*YOUR OBJECTIVE:*
Every line below that has the string "synthesis" needs to be copied.
[Opening PROVIDED RECORDS section]
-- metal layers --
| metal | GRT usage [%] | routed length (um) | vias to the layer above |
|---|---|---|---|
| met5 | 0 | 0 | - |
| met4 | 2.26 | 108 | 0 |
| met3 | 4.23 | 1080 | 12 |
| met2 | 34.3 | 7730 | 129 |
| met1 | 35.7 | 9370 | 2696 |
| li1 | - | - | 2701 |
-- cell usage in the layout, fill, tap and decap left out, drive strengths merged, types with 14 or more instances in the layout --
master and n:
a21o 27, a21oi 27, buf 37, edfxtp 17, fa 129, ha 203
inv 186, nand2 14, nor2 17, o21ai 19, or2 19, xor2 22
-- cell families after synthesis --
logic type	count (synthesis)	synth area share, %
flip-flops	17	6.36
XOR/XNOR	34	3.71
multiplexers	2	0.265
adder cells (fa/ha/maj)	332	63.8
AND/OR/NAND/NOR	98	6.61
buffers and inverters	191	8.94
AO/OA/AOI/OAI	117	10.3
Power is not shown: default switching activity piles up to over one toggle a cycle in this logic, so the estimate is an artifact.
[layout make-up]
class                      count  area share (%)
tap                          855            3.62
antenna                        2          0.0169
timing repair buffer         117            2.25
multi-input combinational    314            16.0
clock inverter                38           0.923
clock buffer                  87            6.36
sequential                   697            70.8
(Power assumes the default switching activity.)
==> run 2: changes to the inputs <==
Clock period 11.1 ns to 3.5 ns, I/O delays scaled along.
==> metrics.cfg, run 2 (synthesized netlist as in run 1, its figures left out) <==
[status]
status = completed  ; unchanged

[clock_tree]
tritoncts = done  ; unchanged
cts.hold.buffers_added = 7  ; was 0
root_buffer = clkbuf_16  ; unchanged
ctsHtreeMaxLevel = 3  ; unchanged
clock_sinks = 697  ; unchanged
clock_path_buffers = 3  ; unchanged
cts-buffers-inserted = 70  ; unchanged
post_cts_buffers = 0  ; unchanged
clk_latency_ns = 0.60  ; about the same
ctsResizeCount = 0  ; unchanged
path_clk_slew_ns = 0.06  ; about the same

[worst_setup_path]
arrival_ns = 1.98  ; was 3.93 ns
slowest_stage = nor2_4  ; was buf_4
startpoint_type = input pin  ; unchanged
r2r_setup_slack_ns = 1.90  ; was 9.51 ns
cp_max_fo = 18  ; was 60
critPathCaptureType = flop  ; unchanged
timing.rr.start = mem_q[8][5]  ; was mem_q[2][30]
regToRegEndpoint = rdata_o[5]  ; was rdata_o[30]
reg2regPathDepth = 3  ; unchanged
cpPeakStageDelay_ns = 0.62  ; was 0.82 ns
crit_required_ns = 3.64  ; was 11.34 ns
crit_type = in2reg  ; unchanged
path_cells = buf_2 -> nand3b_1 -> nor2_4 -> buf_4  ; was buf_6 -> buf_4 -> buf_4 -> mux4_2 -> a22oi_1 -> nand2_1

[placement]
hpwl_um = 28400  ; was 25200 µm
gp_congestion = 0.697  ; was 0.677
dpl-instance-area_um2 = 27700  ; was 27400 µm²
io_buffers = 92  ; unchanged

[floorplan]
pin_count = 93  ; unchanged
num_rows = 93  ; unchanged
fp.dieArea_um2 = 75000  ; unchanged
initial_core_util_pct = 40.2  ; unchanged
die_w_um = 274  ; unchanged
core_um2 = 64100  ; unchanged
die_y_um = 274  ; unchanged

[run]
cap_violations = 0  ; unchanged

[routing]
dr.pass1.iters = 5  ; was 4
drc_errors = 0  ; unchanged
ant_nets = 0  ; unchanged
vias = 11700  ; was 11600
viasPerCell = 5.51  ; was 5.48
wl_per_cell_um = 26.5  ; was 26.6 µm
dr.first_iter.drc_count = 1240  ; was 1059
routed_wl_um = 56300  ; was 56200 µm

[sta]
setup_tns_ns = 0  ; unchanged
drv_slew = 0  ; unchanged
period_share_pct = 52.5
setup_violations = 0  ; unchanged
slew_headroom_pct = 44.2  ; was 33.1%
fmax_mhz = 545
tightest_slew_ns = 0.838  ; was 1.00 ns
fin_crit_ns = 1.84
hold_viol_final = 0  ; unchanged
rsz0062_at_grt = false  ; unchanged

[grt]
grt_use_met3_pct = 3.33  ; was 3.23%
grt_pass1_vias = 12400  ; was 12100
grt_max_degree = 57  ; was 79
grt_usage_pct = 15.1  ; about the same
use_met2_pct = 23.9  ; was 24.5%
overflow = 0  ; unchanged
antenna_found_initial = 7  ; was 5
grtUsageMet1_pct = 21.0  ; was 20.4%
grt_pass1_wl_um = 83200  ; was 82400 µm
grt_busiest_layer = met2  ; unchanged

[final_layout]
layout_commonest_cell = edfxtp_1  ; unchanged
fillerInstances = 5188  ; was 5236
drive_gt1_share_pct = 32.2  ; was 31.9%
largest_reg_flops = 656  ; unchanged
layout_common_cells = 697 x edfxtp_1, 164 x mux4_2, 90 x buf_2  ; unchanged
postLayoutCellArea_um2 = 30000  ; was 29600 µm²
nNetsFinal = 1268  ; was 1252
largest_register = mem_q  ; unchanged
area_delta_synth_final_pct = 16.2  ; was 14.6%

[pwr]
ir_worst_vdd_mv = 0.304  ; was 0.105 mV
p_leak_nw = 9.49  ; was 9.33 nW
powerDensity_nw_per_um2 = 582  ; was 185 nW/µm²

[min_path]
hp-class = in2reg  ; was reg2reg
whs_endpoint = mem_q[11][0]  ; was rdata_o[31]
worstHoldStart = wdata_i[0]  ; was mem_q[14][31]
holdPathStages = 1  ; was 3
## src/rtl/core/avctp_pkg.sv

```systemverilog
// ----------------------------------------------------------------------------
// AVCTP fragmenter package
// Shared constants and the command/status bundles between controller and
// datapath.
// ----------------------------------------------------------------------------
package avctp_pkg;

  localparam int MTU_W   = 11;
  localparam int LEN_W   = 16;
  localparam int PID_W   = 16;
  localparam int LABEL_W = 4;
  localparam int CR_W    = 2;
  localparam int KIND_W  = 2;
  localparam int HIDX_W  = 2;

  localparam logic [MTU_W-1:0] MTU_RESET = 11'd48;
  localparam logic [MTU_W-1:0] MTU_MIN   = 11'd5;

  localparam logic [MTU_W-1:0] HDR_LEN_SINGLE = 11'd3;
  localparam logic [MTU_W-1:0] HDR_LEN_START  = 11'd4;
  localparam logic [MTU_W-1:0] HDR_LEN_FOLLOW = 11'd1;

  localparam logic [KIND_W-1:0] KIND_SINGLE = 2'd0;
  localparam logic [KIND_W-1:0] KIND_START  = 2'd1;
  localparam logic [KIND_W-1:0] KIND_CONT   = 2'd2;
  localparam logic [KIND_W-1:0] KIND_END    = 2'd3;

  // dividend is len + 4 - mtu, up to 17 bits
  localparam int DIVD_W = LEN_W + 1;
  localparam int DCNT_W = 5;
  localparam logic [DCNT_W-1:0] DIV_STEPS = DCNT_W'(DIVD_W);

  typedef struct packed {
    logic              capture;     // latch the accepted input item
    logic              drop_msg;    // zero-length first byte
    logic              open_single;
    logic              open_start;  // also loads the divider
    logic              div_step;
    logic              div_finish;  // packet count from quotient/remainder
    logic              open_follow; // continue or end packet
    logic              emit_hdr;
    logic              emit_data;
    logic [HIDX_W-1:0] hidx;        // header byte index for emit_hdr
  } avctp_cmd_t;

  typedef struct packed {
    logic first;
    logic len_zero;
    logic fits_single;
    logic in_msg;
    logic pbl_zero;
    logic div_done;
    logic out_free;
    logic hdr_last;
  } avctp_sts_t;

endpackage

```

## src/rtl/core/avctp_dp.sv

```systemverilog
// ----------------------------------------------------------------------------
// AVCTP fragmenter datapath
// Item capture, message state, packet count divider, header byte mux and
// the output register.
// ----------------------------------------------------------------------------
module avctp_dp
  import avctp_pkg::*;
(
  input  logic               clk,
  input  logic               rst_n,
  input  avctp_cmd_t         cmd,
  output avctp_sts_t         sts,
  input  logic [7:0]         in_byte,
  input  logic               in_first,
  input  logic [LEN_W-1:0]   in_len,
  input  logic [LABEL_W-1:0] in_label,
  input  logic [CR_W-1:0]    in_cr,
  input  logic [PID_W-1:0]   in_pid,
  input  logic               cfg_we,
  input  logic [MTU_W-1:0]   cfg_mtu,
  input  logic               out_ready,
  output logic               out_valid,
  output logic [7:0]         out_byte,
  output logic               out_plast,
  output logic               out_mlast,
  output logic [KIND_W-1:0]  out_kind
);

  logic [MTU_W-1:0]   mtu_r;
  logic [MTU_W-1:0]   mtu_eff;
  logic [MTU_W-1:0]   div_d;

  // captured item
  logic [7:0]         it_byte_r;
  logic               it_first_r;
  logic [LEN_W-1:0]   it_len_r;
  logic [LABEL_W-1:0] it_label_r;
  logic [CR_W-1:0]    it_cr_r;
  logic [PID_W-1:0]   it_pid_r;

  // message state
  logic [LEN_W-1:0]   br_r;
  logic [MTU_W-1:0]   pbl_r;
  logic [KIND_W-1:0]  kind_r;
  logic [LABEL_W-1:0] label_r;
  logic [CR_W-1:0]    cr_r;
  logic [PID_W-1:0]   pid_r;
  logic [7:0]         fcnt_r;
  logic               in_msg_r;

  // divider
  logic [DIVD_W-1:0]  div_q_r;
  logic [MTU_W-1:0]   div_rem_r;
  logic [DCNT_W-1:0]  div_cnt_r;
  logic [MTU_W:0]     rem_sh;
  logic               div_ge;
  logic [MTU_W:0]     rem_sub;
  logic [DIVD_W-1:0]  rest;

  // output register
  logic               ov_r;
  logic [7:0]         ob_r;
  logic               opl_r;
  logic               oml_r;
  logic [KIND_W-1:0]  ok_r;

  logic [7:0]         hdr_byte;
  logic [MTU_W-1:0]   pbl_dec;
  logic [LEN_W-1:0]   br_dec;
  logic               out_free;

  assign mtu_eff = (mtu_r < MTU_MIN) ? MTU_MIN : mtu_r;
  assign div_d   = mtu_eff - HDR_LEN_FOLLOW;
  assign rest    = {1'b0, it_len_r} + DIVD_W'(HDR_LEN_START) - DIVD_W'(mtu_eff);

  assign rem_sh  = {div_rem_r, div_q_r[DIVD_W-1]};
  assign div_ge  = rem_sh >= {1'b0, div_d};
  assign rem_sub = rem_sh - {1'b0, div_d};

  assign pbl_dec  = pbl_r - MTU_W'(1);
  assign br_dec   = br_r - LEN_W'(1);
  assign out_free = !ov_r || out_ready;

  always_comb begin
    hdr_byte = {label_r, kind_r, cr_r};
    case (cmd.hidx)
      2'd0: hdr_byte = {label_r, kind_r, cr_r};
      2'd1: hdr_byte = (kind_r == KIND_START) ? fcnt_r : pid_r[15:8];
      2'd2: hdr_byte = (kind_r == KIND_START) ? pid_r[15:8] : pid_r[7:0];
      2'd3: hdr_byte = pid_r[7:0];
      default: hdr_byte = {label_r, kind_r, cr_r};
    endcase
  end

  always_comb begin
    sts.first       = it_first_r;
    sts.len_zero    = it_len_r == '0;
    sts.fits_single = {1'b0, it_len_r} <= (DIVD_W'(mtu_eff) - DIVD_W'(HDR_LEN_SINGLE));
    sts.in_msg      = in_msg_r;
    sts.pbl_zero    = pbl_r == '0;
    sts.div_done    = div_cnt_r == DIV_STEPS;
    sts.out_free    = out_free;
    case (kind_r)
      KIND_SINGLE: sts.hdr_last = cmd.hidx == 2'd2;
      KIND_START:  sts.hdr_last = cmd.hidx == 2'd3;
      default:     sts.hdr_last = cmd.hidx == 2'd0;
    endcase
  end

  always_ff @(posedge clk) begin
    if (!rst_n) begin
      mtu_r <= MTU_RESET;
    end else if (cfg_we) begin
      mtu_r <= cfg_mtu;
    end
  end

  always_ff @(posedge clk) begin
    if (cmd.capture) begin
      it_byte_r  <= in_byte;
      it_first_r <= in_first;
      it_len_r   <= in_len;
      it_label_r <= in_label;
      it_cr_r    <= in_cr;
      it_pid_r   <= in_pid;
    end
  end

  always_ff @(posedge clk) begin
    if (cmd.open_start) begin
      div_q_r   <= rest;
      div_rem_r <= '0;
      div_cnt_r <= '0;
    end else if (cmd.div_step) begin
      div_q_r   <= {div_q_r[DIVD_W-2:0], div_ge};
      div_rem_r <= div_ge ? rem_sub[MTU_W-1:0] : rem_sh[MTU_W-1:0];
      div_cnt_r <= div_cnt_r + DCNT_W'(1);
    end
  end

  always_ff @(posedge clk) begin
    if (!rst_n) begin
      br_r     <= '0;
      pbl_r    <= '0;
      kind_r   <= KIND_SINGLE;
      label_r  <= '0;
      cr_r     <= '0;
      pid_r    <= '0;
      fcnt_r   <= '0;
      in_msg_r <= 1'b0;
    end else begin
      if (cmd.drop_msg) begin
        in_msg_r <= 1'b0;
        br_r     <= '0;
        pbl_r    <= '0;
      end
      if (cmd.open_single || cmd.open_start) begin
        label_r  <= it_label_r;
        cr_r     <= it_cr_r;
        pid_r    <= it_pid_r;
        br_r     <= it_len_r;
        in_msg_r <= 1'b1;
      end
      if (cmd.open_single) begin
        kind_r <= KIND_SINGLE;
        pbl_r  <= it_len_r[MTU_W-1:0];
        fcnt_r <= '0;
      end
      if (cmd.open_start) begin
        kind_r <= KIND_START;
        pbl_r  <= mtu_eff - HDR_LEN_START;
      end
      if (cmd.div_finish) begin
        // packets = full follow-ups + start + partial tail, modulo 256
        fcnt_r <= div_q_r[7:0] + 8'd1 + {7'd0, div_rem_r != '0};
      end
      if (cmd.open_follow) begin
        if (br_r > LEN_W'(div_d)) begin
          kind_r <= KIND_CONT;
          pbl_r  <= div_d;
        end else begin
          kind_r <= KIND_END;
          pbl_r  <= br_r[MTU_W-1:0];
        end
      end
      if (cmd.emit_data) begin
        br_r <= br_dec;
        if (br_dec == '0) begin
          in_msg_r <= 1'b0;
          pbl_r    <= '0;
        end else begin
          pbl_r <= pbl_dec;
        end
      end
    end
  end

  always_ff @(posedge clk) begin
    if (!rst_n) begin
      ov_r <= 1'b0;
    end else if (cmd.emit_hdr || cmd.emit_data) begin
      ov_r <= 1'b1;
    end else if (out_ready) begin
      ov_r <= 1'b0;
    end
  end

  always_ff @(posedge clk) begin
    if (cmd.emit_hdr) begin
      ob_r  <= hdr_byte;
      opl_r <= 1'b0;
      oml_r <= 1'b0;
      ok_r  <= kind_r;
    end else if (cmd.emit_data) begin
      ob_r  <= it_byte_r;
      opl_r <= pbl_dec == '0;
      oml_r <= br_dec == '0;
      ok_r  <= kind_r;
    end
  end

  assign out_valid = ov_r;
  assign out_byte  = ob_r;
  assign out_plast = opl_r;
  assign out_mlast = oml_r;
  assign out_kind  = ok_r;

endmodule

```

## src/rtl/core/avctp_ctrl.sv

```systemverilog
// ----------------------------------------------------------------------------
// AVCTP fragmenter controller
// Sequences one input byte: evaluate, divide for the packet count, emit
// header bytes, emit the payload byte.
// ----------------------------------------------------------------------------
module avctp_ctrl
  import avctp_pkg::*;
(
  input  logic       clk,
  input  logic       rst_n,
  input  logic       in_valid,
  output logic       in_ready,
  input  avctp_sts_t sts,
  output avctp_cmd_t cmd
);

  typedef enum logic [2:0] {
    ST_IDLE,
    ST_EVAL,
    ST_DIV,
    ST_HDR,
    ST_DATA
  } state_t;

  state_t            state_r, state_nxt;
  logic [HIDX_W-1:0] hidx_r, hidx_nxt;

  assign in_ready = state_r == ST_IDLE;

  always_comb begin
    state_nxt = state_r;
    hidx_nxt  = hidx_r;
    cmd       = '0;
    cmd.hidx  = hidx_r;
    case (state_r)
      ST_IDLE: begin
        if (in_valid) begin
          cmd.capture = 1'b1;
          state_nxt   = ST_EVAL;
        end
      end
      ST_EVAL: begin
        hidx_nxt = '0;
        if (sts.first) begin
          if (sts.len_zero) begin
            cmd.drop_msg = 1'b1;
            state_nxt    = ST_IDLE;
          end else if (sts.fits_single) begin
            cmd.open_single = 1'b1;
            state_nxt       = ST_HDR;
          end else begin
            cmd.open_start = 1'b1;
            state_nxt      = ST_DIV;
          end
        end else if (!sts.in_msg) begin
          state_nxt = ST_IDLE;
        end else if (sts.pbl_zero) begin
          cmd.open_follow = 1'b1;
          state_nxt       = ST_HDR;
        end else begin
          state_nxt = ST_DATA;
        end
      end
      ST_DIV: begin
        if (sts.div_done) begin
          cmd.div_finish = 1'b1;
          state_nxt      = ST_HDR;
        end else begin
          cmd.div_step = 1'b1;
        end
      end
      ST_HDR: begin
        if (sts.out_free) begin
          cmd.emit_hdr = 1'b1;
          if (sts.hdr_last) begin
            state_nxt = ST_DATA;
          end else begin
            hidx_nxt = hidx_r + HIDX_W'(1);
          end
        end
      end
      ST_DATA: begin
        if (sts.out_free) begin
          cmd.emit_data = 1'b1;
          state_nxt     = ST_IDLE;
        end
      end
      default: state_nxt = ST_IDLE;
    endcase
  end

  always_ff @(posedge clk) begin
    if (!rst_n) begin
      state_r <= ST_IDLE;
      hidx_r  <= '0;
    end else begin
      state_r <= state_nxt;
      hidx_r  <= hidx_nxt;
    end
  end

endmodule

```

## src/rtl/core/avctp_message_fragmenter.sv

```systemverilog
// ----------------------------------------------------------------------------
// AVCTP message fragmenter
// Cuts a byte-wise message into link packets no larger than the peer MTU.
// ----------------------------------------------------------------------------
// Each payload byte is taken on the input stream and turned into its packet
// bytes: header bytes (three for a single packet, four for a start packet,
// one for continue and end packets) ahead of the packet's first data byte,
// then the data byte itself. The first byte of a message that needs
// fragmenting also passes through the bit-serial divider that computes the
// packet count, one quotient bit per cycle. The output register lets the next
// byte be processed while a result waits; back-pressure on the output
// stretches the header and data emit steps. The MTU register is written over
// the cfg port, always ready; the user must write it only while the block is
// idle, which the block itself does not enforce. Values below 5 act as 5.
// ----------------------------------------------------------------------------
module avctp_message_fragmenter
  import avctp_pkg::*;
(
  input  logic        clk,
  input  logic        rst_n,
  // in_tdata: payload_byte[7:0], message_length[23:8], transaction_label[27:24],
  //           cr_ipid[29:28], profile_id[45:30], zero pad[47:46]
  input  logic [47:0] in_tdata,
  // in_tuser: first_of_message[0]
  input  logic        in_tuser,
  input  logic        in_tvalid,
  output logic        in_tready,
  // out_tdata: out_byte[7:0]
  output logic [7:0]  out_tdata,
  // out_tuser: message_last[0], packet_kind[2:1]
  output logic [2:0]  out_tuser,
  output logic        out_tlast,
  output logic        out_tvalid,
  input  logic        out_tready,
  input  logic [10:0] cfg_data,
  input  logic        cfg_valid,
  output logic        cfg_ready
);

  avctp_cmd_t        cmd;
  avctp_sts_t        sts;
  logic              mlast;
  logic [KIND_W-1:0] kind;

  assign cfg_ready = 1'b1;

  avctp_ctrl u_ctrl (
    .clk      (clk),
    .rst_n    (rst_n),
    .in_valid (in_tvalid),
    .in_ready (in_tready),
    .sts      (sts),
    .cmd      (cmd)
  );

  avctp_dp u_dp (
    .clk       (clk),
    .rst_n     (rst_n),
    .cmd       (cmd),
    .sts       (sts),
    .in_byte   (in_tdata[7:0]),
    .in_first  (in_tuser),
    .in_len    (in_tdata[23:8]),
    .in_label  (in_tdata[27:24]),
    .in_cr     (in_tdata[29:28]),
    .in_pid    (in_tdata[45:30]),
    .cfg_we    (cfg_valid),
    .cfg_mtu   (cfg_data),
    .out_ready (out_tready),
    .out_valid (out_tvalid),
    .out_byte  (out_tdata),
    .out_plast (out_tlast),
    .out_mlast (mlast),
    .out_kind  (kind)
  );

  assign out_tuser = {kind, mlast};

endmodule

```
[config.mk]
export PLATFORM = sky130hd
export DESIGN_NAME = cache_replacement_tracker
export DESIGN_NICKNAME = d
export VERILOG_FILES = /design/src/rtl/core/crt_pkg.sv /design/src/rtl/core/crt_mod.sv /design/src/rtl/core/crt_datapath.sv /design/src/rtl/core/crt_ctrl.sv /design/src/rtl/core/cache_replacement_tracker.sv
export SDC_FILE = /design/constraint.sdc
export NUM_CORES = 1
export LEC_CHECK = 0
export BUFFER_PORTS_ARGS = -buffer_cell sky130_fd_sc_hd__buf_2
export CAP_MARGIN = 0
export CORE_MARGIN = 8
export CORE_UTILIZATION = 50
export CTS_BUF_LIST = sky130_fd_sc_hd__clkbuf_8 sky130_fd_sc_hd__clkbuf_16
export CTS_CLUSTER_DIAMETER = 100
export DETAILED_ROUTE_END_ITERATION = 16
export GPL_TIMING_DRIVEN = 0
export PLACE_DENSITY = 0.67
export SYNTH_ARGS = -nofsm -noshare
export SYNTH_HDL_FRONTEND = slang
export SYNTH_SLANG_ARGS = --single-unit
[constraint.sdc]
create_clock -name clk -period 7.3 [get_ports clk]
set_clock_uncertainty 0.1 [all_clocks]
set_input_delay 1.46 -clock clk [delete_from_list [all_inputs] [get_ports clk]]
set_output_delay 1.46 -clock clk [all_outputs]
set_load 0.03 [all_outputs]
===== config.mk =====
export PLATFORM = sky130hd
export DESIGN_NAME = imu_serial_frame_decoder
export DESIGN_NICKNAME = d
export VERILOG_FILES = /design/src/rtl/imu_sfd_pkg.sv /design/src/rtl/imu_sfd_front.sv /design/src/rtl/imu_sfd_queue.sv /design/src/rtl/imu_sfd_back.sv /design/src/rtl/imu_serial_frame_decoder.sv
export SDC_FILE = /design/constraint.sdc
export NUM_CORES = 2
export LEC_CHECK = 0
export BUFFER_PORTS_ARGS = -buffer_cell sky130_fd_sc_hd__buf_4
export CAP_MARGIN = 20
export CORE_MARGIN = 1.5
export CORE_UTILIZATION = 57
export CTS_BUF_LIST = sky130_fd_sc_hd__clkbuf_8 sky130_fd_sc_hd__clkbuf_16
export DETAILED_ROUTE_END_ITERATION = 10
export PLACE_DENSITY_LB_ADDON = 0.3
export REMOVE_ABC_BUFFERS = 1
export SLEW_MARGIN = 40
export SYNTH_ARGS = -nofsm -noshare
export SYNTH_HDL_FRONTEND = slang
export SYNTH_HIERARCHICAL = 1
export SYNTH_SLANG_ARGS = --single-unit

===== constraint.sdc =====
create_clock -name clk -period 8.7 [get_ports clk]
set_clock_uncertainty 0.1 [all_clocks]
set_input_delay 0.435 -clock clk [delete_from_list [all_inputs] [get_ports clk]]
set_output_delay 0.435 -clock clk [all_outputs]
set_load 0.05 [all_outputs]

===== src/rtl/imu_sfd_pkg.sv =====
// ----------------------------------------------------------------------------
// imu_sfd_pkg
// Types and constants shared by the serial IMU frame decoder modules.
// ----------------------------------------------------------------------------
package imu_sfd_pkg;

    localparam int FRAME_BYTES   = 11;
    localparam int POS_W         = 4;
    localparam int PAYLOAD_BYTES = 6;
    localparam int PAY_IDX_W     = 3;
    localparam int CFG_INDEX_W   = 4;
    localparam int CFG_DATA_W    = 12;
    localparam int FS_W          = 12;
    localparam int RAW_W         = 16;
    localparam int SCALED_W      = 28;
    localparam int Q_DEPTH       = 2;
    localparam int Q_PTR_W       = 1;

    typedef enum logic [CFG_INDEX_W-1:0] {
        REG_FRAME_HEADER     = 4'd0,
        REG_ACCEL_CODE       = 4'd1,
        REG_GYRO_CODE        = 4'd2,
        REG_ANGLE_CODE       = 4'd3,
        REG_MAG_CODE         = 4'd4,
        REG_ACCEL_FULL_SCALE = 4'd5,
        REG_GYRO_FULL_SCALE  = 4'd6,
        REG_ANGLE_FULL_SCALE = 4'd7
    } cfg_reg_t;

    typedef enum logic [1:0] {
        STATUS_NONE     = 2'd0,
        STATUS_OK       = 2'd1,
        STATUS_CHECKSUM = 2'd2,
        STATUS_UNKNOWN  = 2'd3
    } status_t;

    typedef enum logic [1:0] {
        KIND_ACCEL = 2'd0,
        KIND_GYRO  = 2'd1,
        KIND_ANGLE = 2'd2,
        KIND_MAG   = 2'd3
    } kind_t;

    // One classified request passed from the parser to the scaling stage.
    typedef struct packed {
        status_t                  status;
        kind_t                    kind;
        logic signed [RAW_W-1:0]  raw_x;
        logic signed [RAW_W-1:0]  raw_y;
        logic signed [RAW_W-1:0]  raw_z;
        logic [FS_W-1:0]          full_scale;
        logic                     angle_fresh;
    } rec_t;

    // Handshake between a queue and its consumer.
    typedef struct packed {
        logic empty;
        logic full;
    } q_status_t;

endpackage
[Closing PROVIDED RECORDS section]
*ANSWER TO THIS EXERCISE:*
-- cell families after synthesis --
logic type	count (synthesis)	synth area share, %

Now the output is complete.